Oral mucosal injury in hematopoietic stem cell recipients:Emphasis on inflammation and the oral microbiome

The aim of this thesis was to describe oral complications associated with hematopoietic stem cell transplantation (HSCT) and to investigate the contribution of oral microorganisms in the pathogenesis of oral mucositis, a debilitating complication in HSCT recipients. First, the literature was reviewed regarding oral mucositis, graft versus host disease (GvHD), infections and dysgeusia, focusing on the inflammatory pathways and inflammatory mediators. Subsequently, we explored the influence of Candida spp. on epithelial cell migration in vitro to elucidate their possible role in oral mucositis. We concluded that C. glabrata and C. kefyr strongly inhibit the migration of oral epithelial cells, thereby hampering mucosal repair mechanisms. In chapter 4, we aimed to further unravel the role of microorganisms in mucositis and found that C. glabrata , C. kefyr , and P. gingivalis had no effect on the reproductive capacity of the oral epithelial cells. High concentrations of these microorganisms did however, lower the metabolic activity of the oral epithelial cells.

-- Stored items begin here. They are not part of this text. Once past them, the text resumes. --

==> config.mk <==
export PLATFORM = sky130hd
export DESIGN_NAME = elevator_request_conditioner
export DESIGN_NICKNAME = d
export VERILOG_FILES = /design/src/rtl/elevator_request_conditioner.sv
export SDC_FILE = /design/constraint.sdc
export NUM_CORES = 1
export LEC_CHECK = 0
export ABC_AREA = 1
export BUFFER_PORTS_ARGS = -buffer_cell sky130_fd_sc_hd__buf_2
export CAP_MARGIN = 15
export CORE_ASPECT_RATIO = 1.4
export CORE_MARGIN = 2
export CORE_UTILIZATION = 37
export DETAILED_ROUTE_END_ITERATION = 8
export GPL_TIMING_DRIVEN = 0
export HOLD_SLACK_MARGIN = 0.1
export SETUP_SLACK_MARGIN = 0.5
export SLEW_MARGIN = 20
export SYNTH_ARGS = -nofsm -noshare
export SYNTH_HDL_FRONTEND = slang
export SYNTH_SLANG_ARGS = --single-unit
==> constraint.sdc <==
create_clock -name clk -period 3.04 [get_ports clk]
set_input_delay 0.304 -clock clk [delete_from_list [all_inputs] [get_ports clk]]
set_output_delay 0.304 -clock clk [all_outputs]
set_load 0.1 [all_outputs]
`config.mk`:
```
export PLATFORM = sky130hd
export DESIGN_NAME = simple_transmitter
export DESIGN_NICKNAME = d
export VERILOG_FILES = /design/src/rtl/simple_transmitter.sv
export SDC_FILE = /design/constraint.sdc
export NUM_CORES = 1
export LEC_CHECK = 0
export CORE_UTILIZATION = 60
export DETAILED_ROUTE_END_ITERATION = 16
export PLACE_DENSITY = 0.8
export SYNTH_ARGS = -nofsm -noshare
export SYNTH_HDL_FRONTEND = slang
export SYNTH_SLANG_ARGS = --single-unit
```
`constraint.sdc`:
```
create_clock -name clk -period 3.9 [get_ports clk]
set_input_delay 0.975 -clock clk [delete_from_list [all_inputs] [get_ports clk]]
set_output_delay 0.975 -clock clk [all_outputs]
set_load 0.05 [all_outputs]
```
`src/rtl/simple_transmitter.sv`:
```
// UART transmitter: pops words from an FWFT FIFO and sends start bit, data LSB first,
// then STOP_BITS stop bits. Line idles high; dout comes straight from a register.
//
// state           | meaning
// STATE_WAIT      | idle, line high, waiting for a word in the FIFO
// STATE_READ_WORD | one-cycle pop; frame loaded into the shift register
// STATE_SEND_BITS | shifting the frame out, CLOCKS_PER_BIT cycles per bit
module simple_transmitter #(
  parameter logic [31:0] CLOCK_FREQUENCY = 32'd100_000_000,
  parameter logic [31:0] BAUD_RATE       = 32'd115200,
  parameter logic [31:0] WORD_WIDTH      = 32'd8,
  parameter logic [31:0] STOP_BITS       = 32'd1
) (
  input  logic                  clk,
  input  logic                  rst,
  input  logic [WORD_WIDTH-1:0] din,
  input  logic                  empty,
  output logic                  re,
  output logic                  dout,
  output logic                  busy
);

  localparam logic [31:0] CLOCKS_PER_BIT = CLOCK_FREQUENCY / BAUD_RATE;
  localparam logic [31:0] LAST_CLK       = CLOCKS_PER_BIT - 32'd1;
  localparam int          FRAME_BITS     = int'(WORD_WIDTH + 32'd1 + STOP_BITS);
  localparam int          BIT_CNT_W      = $clog2(FRAME_BITS + 1);
  localparam logic [BIT_CNT_W-1:0] LAST_BIT = BIT_CNT_W'(FRAME_BITS - 1);

  typedef enum logic [1:0] {
    STATE_WAIT,
    STATE_READ_WORD,
    STATE_SEND_BITS
  } state_t;

  state_t                 r_state;
  state_t                 w_state_next;
  logic [31:0]            r_clk_cnt;
  logic [BIT_CNT_W-1:0]   r_bit_cnt;
  logic [FRAME_BITS-1:0]  r_shift;
  logic                   w_bit_end;
  logic                   w_frame_end;

  assign w_bit_end   = (r_clk_cnt == LAST_CLK);
  assign w_frame_end = w_bit_end && (r_bit_cnt == LAST_BIT);

  always_comb begin
    w_state_next = r_state;
    case (r_state)
      STATE_WAIT:      if (!empty) w_state_next = STATE_READ_WORD;
      STATE_READ_WORD: w_state_next = STATE_SEND_BITS;
      STATE_SEND_BITS: if (w_frame_end) w_state_next = STATE_WAIT;
      default:         w_state_next = STATE_WAIT;
    endcase
  end

  always_ff @(posedge clk) begin
    if (rst) r_state <= STATE_WAIT;
    else     r_state <= w_state_next;
  end

  // Shifting in ones leaves the register all ones once the last stop bit is out.
  always_ff @(posedge clk) begin
    if (rst) begin
      r_shift   <= '1;
      r_clk_cnt <= '0;
      r_bit_cnt <= '0;
    end else begin
      case (r_state)
        STATE_READ_WORD: begin
          r_shift   <= {{STOP_BITS{1'b1}}, din, 1'b0};
          r_clk_cnt <= '0;
          r_bit_cnt <= '0;
        end
        STATE_SEND_BITS: begin
          if (w_bit_end) begin
            r_clk_cnt <= '0;
            r_shift   <= {1'b1, r_shift[FRAME_BITS-1:1]};
            r_bit_cnt <= w_frame_end ? '0 : r_bit_cnt + 1'b1;
          end else begin
            r_clk_cnt <= r_clk_cnt + 32'd1;
          end
        end
        default: begin
          r_shift   <= '1;
          r_clk_cnt <= '0;
          r_bit_cnt <= '0;
        end
      endcase
    end
  end

  assign dout = r_shift[0];
  assign re   = (r_state == STATE_READ_WORD);
  assign busy = (r_state != STATE_WAIT);

endmodule

```
-- Word level (Yosys, flattened, before mapping)
Index checks and enable logic that the tools add are counted.
- flip-flop bits (word level): 48
- bits of input ports: 11
- output and inout port bits: 3
- logic and storage cells: 26
- $add $sub $neg: 2
- eq/ne operators: 7
- multiplexer cells: 6
- bitwise gates (word level): 1
- reduce and logical (&&, ||, !) cells: 6
- operator list (operator ; number):
    adder 32 x 1 -> 32 bit (second input constant) ; 1
    equality test 32 x 10 -> 1 bit (second input constant) ; 1
    case mux 10 bit (2 select lines) ; 1
    two-way mux 10 bit ; 1
    != test 2 bit (second input constant) ; 3
    case mux 2 bit (3 select lines) ; 1
    adder 4 x 1 -> 4 bit (second input constant) ; 1
    equality test 4 bit (second input constant) ; 1
    two-way mux 2 bit ; 2
    two-way mux 4 bit ; 1
    OR reduction 3 bit ; 1
    equality test 2 x 1 -> 1 bit (second input constant) ; 1
    equality test 2 bit (second input constant) ; 1
    logical NOT 2 bit ; 1
    AND reduction 2 bit ; 1
    nonzero test 2 bit ; 1
    OR reduction 2 bit ; 1
    logical AND 1 bit ; 1
    NOT 1 bit ; 1

-- Logic depth before layout (Yosys ltp)
- word-level depth: 4
- gate-level depth with buffers: 8
- gate-level depth less buffers: 7

-- Least setup slack after synthesis
No wires, ideal clock.
- path kind: input-to-reg
- start: in rst
- end: reg r_clk_cnt[7]
- setup time: 0.064 ns
- data arrival time: 1.920 ns
- required time: 3.836 ns
- path slack: 1.916 ns
- stages: 6
- path buffers: 3
- path through: nand2b_1 clkbuf_1 or2_2 clkbuf_2 buf_2 nor2_1
- cells in the longest elaborated chain, start to end: 1
- RTL lines (element ; RTL line ; source):
    start: declaration ; 15 ; input logic rst,
    OR reduction 3 bit (no line) ; - ;
    end signal: assignment ; 80 ; r_clk_cnt <= r_clk_cnt + 32'd1;
    end: declaration ; 37 ; logic [31:0] r_clk_cnt;
No other way between the ends.
A chain may end at the register's enable or synchronous reset.

-- Worst setup path in the final report
- start: reg r_state[1]
- end: out re
- cells in the longest elaborated chain, start to end: 1
- RTL lines (element ; RTL line ; source):
    start: declaration ; 35 ; state_t r_state;
    start signal: assignment ; 58 ; else r_state <= w_state_next;
    equality test 2 x 1 -> 1 bit ; 93 ; assign re = (r_state == STATE_READ_WORD);
    end: declaration ; 18 ; output logic re,
No other way between the ends.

In the next chapter, we longitudinally assessed the dynamic changes in the oral microbiome relative to the development of ulcerative oral mucositis in autologous HSCT recipients. We observed that high-dose chemotherapy induced significant, but reversible changes in the oral microbiome accompanied by a significant and reversible decrease in microbial diversity. In the final chapter, we aimed at informing the dental practitioner about the recognition and management of oral chronic GvHD (cGvHD), a common complication of allogeneic HSCT.